5. A pharmaceutical composition accoridng to claim 4 which contains 200 to 400 mg of etodolac.

6. A pharmaceutical composition according to claim 4 or 5, for administration at least three times a day, wherein the daily dosage rate of opioid analgesic is in the following range, calculated as the free opioid but where the opioid may be in the form of an appropriate base or salt: Codeine 16 mg to 240 mg

Oxycodone 5 mg to 160 mg

Morphine 5 mg to 240 mg

Dihydrocodone 15 mg to 240 mg

Hydromorphone 1 mg to 16 mg

Hydrocodeine 5 mg to 40 mg

Dextropropoxyphene 12 mg to 260 mg

Buprenorphine 0.2 mg to 1.6 mg

Oxymorphone 0.25 mg to 2 mg

Fentanyl 0.5 mg to 10 mg

7. A pharmaceutical composition according to claim 4, 5 or 6, which contains one of the following:

Codeine sulphate 16 mg to 60 mg

Oxycodone hydrochloride 5 mg to 40 mg

Morphine sulphate 5 mg to 60 mg

Dihydrocodeine tartrate 15 mg to 60 mg

Hydromorphone hydrochloride 1 mg to 4 mg

Hydrocodone tartrate 5 mg to 10 mg

Oxymorphone hydrochloride 0.25 mg to 0.5 mg

Fentanyl citrate 0.5 mg to 2.5 mg

8. A pharmaceutical composition according to any of claims 1 to 3, which is a controlled release oral dosage form.

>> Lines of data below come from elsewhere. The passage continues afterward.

[src/rtl/vga_timing.sv]
// 800x600@60 Hz VGA timing generator: free-running pixel/line counters with
// registered sync, blanking and end-of-frame flags, all aligned to the counts.
module vga_timing #(
    parameter int H_VISIBLE = 800,
    parameter int H_FP      = 40,
    parameter int H_SYNC    = 128,
    parameter int H_BP      = 88,
    parameter int V_VISIBLE = 600,
    parameter int V_FP      = 1,
    parameter int V_SYNC    = 4,
    parameter int V_BP      = 23
) (
    input  logic        clk40,
    input  logic        rst,
    output logic [10:0] hcount,
    output logic [10:0] vcount,
    output logic        hsync,
    output logic        vsync,
    output logic        hblnk,
    output logic        vblnk,
    output logic        frame_end
);

    localparam int H_TOTAL_I = H_VISIBLE + H_FP + H_SYNC + H_BP;
    localparam int V_TOTAL_I = V_VISIBLE + V_FP + V_SYNC + V_BP;

    if (H_TOTAL_I > 2048 || V_TOTAL_I > 2048) begin : gBadTotals
        $error("vga_timing: H_TOTAL and V_TOTAL must not exceed 2048");
    end

    localparam logic [10:0] H_LAST       = 11'(H_TOTAL_I - 1);
    localparam logic [10:0] V_LAST       = 11'(V_TOTAL_I - 1);
    localparam logic [10:0] H_VIS        = 11'(H_VISIBLE);
    localparam logic [10:0] V_VIS        = 11'(V_VISIBLE);
    localparam logic [10:0] H_SYNC_FIRST = 11'(H_VISIBLE + H_FP);
    localparam logic [10:0] H_SYNC_LAST  = 11'(H_VISIBLE + H_FP + H_SYNC - 1);
    localparam logic [10:0] V_SYNC_FIRST = 11'(V_VISIBLE + V_FP);
    localparam logic [10:0] V_SYNC_LAST  = 11'(V_VISIBLE + V_FP + V_SYNC - 1);

    logic [10:0] hcount_q, hcount_d;
    logic [10:0] vcount_q, vcount_d;
    logic        hsync_q, hsync_d;
    logic        vsync_q, vsync_d;
    logic        hblnk_q, hblnk_d;
    logic        vblnk_q, vblnk_d;
    logic        frame_end_q, frame_end_d;

    // Out-of-range counts (only reachable by forcing) fall back to 0 next cycle.
    always_comb begin
        hcount_d = hcount_q + 11'd1;
        vcount_d = vcount_q;
        if (hcount_q >= H_LAST) begin
            hcount_d = '0;
            vcount_d = (vcount_q >= V_LAST) ? '0 : vcount_q + 11'd1;
        end else if (vcount_q > V_LAST) begin
            vcount_d = '0;
        end
    end

    // Flags decode the next-state counts so the registered outputs line up
    // with the registered counts and never glitch.
    always_comb begin
        hblnk_d     = (hcount_d >= H_VIS);
        vblnk_d     = (vcount_d >= V_VIS);
        hsync_d     = (hcount_d >= H_SYNC_FIRST) && (hcount_d <= H_SYNC_LAST);
        vsync_d     = (vcount_d >= V_SYNC_FIRST) && (vcount_d <= V_SYNC_LAST);
        frame_end_d = (hcount_d == H_LAST) && (vcount_d == V_LAST);
    end

    always_ff @(posedge clk40 or negedge rst) begin
        if (!rst) begin
            hcount_q    <= '0;
            vcount_q    <= '0;
            hsync_q     <= 1'b0;
            vsync_q     <= 1'b0;
            hblnk_q     <= 1'b0;
            vblnk_q     <= 1'b0;
            frame_end_q <= 1'b0;
        end else begin
            hcount_q    <= hcount_d;
            vcount_q    <= vcount_d;
            hsync_q     <= hsync_d;
            vsync_q     <= vsync_d;
            hblnk_q     <= hblnk_d;
            vblnk_q     <= vblnk_d;
            frame_end_q <= frame_end_d;
        end
    end

    assign hcount    = hcount_q;
    assign vcount    = vcount_q;
    assign hsync     = hsync_q;
    assign vsync     = vsync_q;
    assign hblnk     = hblnk_q;
    assign vblnk     = vblnk_q;
    assign frame_end = frame_end_q;

endmodule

9. A pharmacutical composition according to claim 8 which contains 600 mg to 1200 mg etodolac.

10. A pharmaceutical composition for administration once or twice a day, wherein the daily dosage rate of opioid analgesic is in the following range, calculated as the free opioid but where the opioid may be in the form of an appropriate base or salt:

Codeine 16 mg to 240 mg

Oxycodone 5 mg to 160 mg

Morphine 5 mg to 240 mg

Dihydrocodone 15 mg to 240 mg

Hydromorphone 1 mg to 16 mg

Hydrocodeine 5 mg to 40 mg

Dextropropoxyphene 12 mg to 260 mg

Buprenorphine 0.2 mg to 1.6 mg

Oxymorphone 0.25 mg to 2 mg

Fentanyl 0.5 mg to 10 mg

11. A pharmaceutical composition according to any preceding claim, wherein the etodolac is in the form of a pharmaceutically acceptable salt or a pharmaceutically acceptable ester.

12. A pharmaceutical composition according to any preceding claim, wherein the opioid analgesic is in the form of a pharmaceutically acceptable salt or pharmaceutically acceptable complex.

13. The use of etodolac in the preparation of a medicament for treating pain by administering etodolac and an opioid analgesic.

14. A method of treating pain comprising administering to a patient in need of such treatment a non-toxic therapeutically effective amount of etodolac and opioid analgesic.

15. A method according to claim 14, wherein the etodolac and opioid analgesic are adminstered as a single composition.

16. The use of etodolac in the preparation of a medicament for inhibiting a COX- 1 or COX-2 mediated disease by administering etodolac and an opioid analgesic.

17. A method of inhibiting a COX-1 or COX-2 mediated disease comprising administering to a patient in need of such treatment a non-toxic therapeutically effective amount of etodolac and opioid analgesic.

18. A method according to claim 17, wherein the etodolac and opioid analgesic are adminstered as a single composition.